====== PROVIDED ENTRIES ======

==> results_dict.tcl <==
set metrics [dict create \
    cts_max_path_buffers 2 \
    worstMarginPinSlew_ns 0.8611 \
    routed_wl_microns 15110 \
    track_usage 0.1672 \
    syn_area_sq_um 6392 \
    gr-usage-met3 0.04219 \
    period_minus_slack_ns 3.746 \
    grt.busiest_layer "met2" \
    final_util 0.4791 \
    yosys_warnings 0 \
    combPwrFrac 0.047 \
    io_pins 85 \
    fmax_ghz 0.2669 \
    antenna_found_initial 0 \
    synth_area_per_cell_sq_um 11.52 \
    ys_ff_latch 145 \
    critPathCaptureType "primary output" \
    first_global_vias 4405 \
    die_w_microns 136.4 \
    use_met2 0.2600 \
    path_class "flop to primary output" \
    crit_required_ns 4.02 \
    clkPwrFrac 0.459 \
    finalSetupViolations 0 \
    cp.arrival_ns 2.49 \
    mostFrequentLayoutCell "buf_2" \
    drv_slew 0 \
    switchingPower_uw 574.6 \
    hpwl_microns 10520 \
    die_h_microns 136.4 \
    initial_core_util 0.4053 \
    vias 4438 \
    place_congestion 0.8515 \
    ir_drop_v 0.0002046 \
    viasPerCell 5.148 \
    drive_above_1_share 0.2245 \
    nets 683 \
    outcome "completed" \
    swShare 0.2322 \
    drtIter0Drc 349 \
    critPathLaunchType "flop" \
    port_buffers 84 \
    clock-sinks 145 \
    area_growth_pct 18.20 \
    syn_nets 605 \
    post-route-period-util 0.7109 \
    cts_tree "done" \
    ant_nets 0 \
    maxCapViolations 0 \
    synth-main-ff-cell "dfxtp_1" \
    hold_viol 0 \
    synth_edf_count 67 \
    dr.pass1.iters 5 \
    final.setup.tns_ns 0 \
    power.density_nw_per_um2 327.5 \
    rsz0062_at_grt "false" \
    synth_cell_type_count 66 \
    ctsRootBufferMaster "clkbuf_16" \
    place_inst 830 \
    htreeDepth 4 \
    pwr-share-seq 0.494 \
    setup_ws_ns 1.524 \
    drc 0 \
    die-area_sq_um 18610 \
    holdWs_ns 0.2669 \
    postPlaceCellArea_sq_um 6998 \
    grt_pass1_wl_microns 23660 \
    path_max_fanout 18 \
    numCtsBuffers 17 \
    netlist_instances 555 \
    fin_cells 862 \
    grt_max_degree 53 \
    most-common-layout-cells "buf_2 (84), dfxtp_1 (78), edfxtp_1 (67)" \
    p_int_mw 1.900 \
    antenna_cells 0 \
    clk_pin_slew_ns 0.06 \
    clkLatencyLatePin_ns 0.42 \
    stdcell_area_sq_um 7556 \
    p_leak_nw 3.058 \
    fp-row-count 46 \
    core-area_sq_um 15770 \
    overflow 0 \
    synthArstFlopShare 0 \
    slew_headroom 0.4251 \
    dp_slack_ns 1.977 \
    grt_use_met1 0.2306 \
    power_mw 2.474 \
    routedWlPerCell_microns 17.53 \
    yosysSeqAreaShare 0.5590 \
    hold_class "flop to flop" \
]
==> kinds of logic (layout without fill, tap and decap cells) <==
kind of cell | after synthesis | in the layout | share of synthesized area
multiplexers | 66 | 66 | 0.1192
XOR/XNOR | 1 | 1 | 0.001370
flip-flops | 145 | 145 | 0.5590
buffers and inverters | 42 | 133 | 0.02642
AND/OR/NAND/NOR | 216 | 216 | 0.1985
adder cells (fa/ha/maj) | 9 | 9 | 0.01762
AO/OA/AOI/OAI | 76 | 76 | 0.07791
--- src/rtl/core/lhik_pkg.sv ---
`timescale 1ns / 1ps
package lhik_pkg;

   localparam int JOINTS = 2;
   localparam int HIP = 0;
   localparam int KNEE = 1;
   localparam int DIVISOR = 46;
   localparam int HALF_PI_Q12 = 6434;
   localparam int CODE_W = 13;

   localparam logic [2:0] CSR_POSITION_GAIN = 3'd0;
   localparam logic [2:0] CSR_RATE_GAIN = 3'd1;
   localparam logic [2:0] CSR_HIP_LIMIT = 3'd2;
   localparam logic [2:0] CSR_KNEE_LIMIT = 3'd3;
   localparam logic [2:0] CSR_CONTROL_RATE = 3'd4;

   typedef struct packed {
      logic rate_en;
      logic sat_en;
      logic prod_en;
      logic sum_en;
   } lane_ctl_type;

   function automatic longint cos_q30(input logic [63:0] a);
      logic [63:0] x;
      logic [63:0] x2;
      logic [63:0] term;
      longint sum;
      x = a << 18;
      x2 = (x * x) >> 30;
      term = 64'd1 << 30;
      sum = longint'(term);
      term = ((term * x2) >> 30) / 64'd2;
      sum = sum - longint'(term);
      term = ((term * x2) >> 30) / 64'd12;
      sum = sum + longint'(term);
      term = ((term * x2) >> 30) / 64'd30;
      sum = sum - longint'(term);
      term = ((term * x2) >> 30) / 64'd56;
      sum = sum + longint'(term);
      term = ((term * x2) >> 30) / 64'd90;
      sum = sum - longint'(term);
      term = ((term * x2) >> 30) / 64'd132;
      sum = sum + longint'(term);
      term = ((term * x2) >> 30) / 64'd182;
      sum = sum - longint'(term);
      return sum;
   endfunction

   function automatic logic [CODE_W-1:0] acos_code(input longint r);
      logic [63:0] lo;
      logic [63:0] hi;
      logic [63:0] mid;
      lo = 64'd0;
      hi = 64'(HALF_PI_Q12);
      for (int k = 0; k < 16; k++) begin
         if (lo < hi) begin
            mid = (lo + hi) >> 1;
            if (cos_q30(mid) <= r) begin
               hi = mid;
            end else begin
               lo = mid + 64'd1;
            end
         end
      end
      return lo[CODE_W-1:0];
   endfunction

endpackage

--- src/rtl/core/lhik_lane.sv ---
`timescale 1ns / 1ps
module lhik_lane (
   input  logic clock,
   input  lhik_pkg::lane_ctl_type ctl,
   input  logic signed [15:0] target,
   input  logic signed [15:0] prev_target,
   input  logic signed [15:0] angle_meas,
   input  logic signed [23:0] rate_meas,
   input  logic [14:0] torque_limit,
   input  logic [15:0] position_gain,
   input  logic [15:0] rate_gain,
   input  logic [15:0] control_rate_hz,
   input  logic fresh,
   output logic signed [15:0] torque,
   output logic signed [23:0] rate_target
);
   logic signed [33:0] rprod_ff;
   logic signed [16:0] aerr_ff;
   logic signed [23:0] rate_ff, rate_in;
   logic signed [24:0] rerr_ff;
   logic signed [33:0] pprod_ff;
   logic signed [41:0] dprod_ff;
   logic signed [15:0] torque_ff, torque_in;

   logic signed [16:0] diff;
   logic signed [16:0] aerr;
   logic signed [24:0] rerr;
   logic signed [42:0] acc;
   logic signed [30:0] shifted;
   logic signed [30:0] lim;

   always_comb begin
      diff = {target[15], target} - {prev_target[15], prev_target};
      aerr = {target[15], target} - {angle_meas[15], angle_meas};
      if (fresh) begin
         rate_in = '0;
      end else if (rprod_ff > 34'sd8388607) begin
         rate_in = 24'sh7FFFFF;
      end else if (rprod_ff < -34'sd8388608) begin
         rate_in = 24'sh800000;
      end else begin
         rate_in = rprod_ff[23:0];
      end
      rerr = {rate_in[23], rate_in} - {rate_meas[23], rate_meas};
      acc = 43'(pprod_ff) + 43'(dprod_ff) + 43'sd2048;
      shifted = acc[42:12];
      lim = $signed({16'd0, torque_limit});
      if (shifted > lim) begin
         torque_in = lim[15:0];
      end else if (shifted < -lim) begin
         torque_in = 16'(-lim);
      end else begin
         torque_in = shifted[15:0];
      end
   end

   always_ff @(posedge clock) begin
      if (ctl.rate_en) begin
         rprod_ff <= diff * $signed({1'b0, control_rate_hz});
         aerr_ff <= aerr;
      end
      if (ctl.sat_en) begin
         rate_ff <= rate_in;
         rerr_ff <= rerr;
      end
      if (ctl.prod_en) begin
         pprod_ff <= aerr_ff * $signed({1'b0, position_gain});
         dprod_ff <= rerr_ff * $signed({1'b0, rate_gain});
      end
      if (ctl.sum_en) begin
         torque_ff <= torque_in;
      end
   end

   assign torque = torque_ff;
   assign rate_target = rate_ff;
endmodule
--- config.mk ---
export PLATFORM = sky130hd
export DESIGN_NAME = lhik_lane
export DESIGN_NICKNAME = d
export VERILOG_FILES = /design/src/rtl/core/lhik_pkg.sv /design/src/rtl/core/lhik_lane.sv
export SDC_FILE = /design/constraint.sdc
export NUM_CORES = 2
export LEC_CHECK = 0
export ABC_AREA = 1
export BUFFER_PORTS_ARGS = -buffer_cell sky130_fd_sc_hd__clkbuf_2
export CORE_MARGIN = 1
export CORE_UTILIZATION = 61
export DETAILED_ROUTE_END_ITERATION = 16
export PLACE_DENSITY = 0.89
export SLEW_MARGIN = 0
export SYNTH_ARGS = -nofsm -noshare
export SYNTH_HDL_FRONTEND = slang
export SYNTH_SLANG_ARGS = --single-unit
--- constraint.sdc ---
create_clock -name clock -period 13.5 [get_ports clock]
set_input_delay 3.375 -clock clock [delete_from_list [all_inputs] [get_ports clock]]
set_output_delay 3.375 -clock clock [all_outputs]
set_load 0.01 [all_outputs]
==> flow_summary.yaml <==
status:
  status: "complete, no violations"
worst_setup_path:
  crit_cells: 35
  timing.rr.end: "pprod_ff[29]$_DFFE_PP_"
  cpMostUsedCell: "nand2_1"
  r2r_cells: 20
  start_kind: "primary input"
  worstSetupEndpointType: "flop"
  critical_path.startpoint: "target[0]"
  r2r_slack_ns: 6.55
  cp.arrival_ns: 11.69
  crit_path_max_fanout: 14
  path_delay_family: "adder cells"
  max_stage_delay_ns: 0.98
  r2r_start: "aerr_ff[16]$_DFFE_PP_"
  endpoint: "rprod_ff[33]$_DFFE_PP_"
  cp.required_ns: 13.74
  worst_path_max_delay_cell: "fa_1"
  path_class: "in2reg"
  path_buf_inv: 5
layout:
  drive_gt1_frac: 0.04628
  nets: 7737
  synthToLayoutAreaGrowth_pct: 4.143
grt:
  antenna_found_initial: 0
  grt_pass1_wl_um: 208700
  grt_pass1_vias: 42840
  track_usage: 0.3191
  overflow: 0
  grt_max_degree: 77
job:
  max-cap-violations: 0
placement:
  post-place-ws_ns: 1.663
  hpwl_um: 106500
  place_congestion: 0.9694
  portBuffers: 180
logic_synthesis:
  synth_area_leaders: "fa_1, inv_1, ha_1"
  syn_nets: 7736
  ys_async_sr_fraction: 0
  ys_types: 51
  yosys_warnings: 0
  avgSynthCellArea_um2: 8.096
  yosysTopAreaCellShare: 0.3780
  syn_inst: 6188
  yosys.area.top_type: "fa_1"
  synth-edff-count: 192
  synth-seq-cells: 192
  synth_area_um2: 50100
  ys.flop_type: "edfxtp_1"
  ys_seq_area_frac: 0.1151
floorplan:
  die_w_um: 288.6
  io_pins: 181
  die-area_um2: 83280
  core_area_um2: 80940
  start_util: 0.6190
  die_y_um: 288.6
  rows: 104
sta:
  max_freq_ghz: 0.08739
  setup_viol: 0
  worst_pin_slew_ns: 1.195
  skew_ns: 0.01945
  drv_slew: 0
  slew_headroom: 0.2033
  fin_crit_ns: 11.44
  final.setup.worst_slack_ns: 2.057
  rsz0062_at_grt: "no"
  holdWs_ns: 0.5902
  tns_ns: 0
  finalHoldViolations: 0
  post-route-period-util: 0.8476
clocking:
  cts_hold_buf: 0
  cts_tree: "done"
  cts_made_buffers: 17
  cts_num_sinks: 192
  cts_root_buf: "clkbuf_16"
  cts.repair.resized: 0
  clock_path_buffers: 2
  ctsHtreeMaxLevel: 4
  worstSkewPairLatency_ns: 0.51
  clk_pin_slew_ns: 0.08
  post_cts_buffers: 0
route:
  drt_iter0_drc: 2782
  num_vias: 39960
  ant_nets: 0
  drt-total-wl_um: 127200
  vias_per_cell: 5.502
  drc_errors: 0
  avgRoutedWirePerCell_um: 17.51
  dr.pass1.iters: 7
worst_hold_path:
  hold_path.class: "reg2reg"
[layer usage]
metal / global-route usage / part of all wire / wire, um
met1: 0.3759 / 0.37 / 46720
met2: 0.5561 / 0.50 / 63470
met3: 0.05363 / 0.074 / 9377
met4: 0.1741 / 0.060 / 7612
met5: 0.002273 / 0.00024 / 31
[worst min path at each step]
stage / from / endpoint / slack (ns) / depth (start not counted)
detailed placement: rprod_ff[21]$_DFFE_PP_ / rate_target[21]$_DFFE_PP_ / 0.59 / 2
finish: rprod_ff[18]$_DFFE_PP_ / rate_target[18]$_DFFE_PP_ / 0.59 / 2
CTS: rprod_ff[18]$_DFFE_PP_ / rate_target[18]$_DFFE_PP_ / 0.60 / 2
global placement: rprod_ff[18]$_DFFE_PP_ / rate_target[18]$_DFFE_PP_ / 0.59 / 2
floorplan: rprod_ff[10]$_DFFE_PP_ / rate_target[10]$_DFFE_PP_ / 0.54 / 2
global route: rprod_ff[17]$_DFFE_PP_ / rate_target[17]$_DFFE_PP_ / 0.63 / 2
[worst min-delay path, cell delays in order (launching register included)]
cell and delay [ns]:
edfxtp_1 0.32, o21ai_0 0.08, inv_1 0.09
[synthesized netlist by cell type, types with 13 or more instances]
| library cell | number |
|---|---|
| fa_1 | 946 |
| edfxtp_1 | 192 |
| nand3_1 | 117 |
| nand4_1 | 26 |
| nor2_2 | 16 |
| nor4_1 | 13 |
| a31oi_1 | 27 |
| o21a_1 | 15 |
| nor2_1 | 311 |
| clkbuf_1 | 198 |
| nand2_1 | 1362 |
| inv_1 | 1778 |
| o21ai_1 | 14 |
| xnor2_1 | 72 |
| nor3_1 | 24 |
| o21bai_1 | 19 |
| xor2_1 | 122 |
| a21oi_1 | 224 |
| ha_1 | 461 |
| nand2_2 | 13 |
| o21ai_0 | 125 |
[sequential cells by signal (all words and copies together) (netlist names)]
name and flops:
rate_target 24, rprod_ff 34, dprod_ff 42, rerr_ff 25, torque 16, pprod_ff 34
aerr_ff 17
[per-stage QoR]
| step | instance area [um^2] | std cells | utilization |
|---|---|---|---|
| global route | 52170 | 7262 | 0.6446 |
| detailed placement | 51590 | 7230 | 0.6375 |
| floorplan | 50100 | 6188 | - |
| global placement | 51590 | 7230 | 0.6375 |
| CTS | 52170 | 7262 | 0.6446 |
| finish | 52170 | 7263 | 0.6446 |
[placed cells by master (no fill, tap or decap), types with 117 or more instances in the layout]
cell type / instances
o21ai_0: 125
inv_1: 1778
ha_1: 461
fa_1: 946
nor2_1: 311
nand2_1: 1362
xor2_1: 122
nand3_1: 117
clkbuf_2: 179
a21oi_1: 224
edfxtp_1: 192
[layout make-up]
cell class / instances / area [um^2]
Antenna cell: 1 / 2.502
Clock buffer: 18 / 429.2
Clock inverter: 14 / 146.4
Fill cell: 6390 / 28770
Inverter: 1794 / 6734
Multi-Input combinational cell: 3997 / 36820
Sequential cell: 192 / 5766
Tap cell: 1060 / 1326
Timing Repair Buffer: 187 / 953.4
[logic make-up after synthesis]
logic type	after synthesis	synth area share
flip-flops	192	0.1151
AO/OA/AOI/OAI	473	0.05267
AND/OR/NAND/NOR	1921	0.1542
buffers and inverters	1999	0.1500
XOR/XNOR	196	0.03479
adder cells (fa/ha/maj)	1407	0.4932
Power is left out: the tool's default activity adds up to more than one toggle a clock period on the data nets, which glitch-free logic cannot reach.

======

WORK TO BE COMPLETED ▸ Return, word for word, the lines of the data above from the line with "fmax_ghz 0.2669 \" through the line with "drv_slew 0 \", inclusive.

RESPONSE AREA ▸
    fmax_ghz 0.2669 \
    antenna_found_initial 0 \
    synth_area_per_cell_sq_um 11.52 \
    ys_ff_latch 145 \
    critPathCaptureType "primary output" \
    first_global_vias 4405 \
    die_w_microns 136.4 \
    use_met2 0.2600 \
    path_class "flop to primary output" \
    crit_required_ns 4.02 \
    clkPwrFrac 0.459 \
    finalSetupViolations 0 \
    cp.arrival_ns 2.49 \
    mostFrequentLayoutCell "buf_2" \
    drv_slew 0 \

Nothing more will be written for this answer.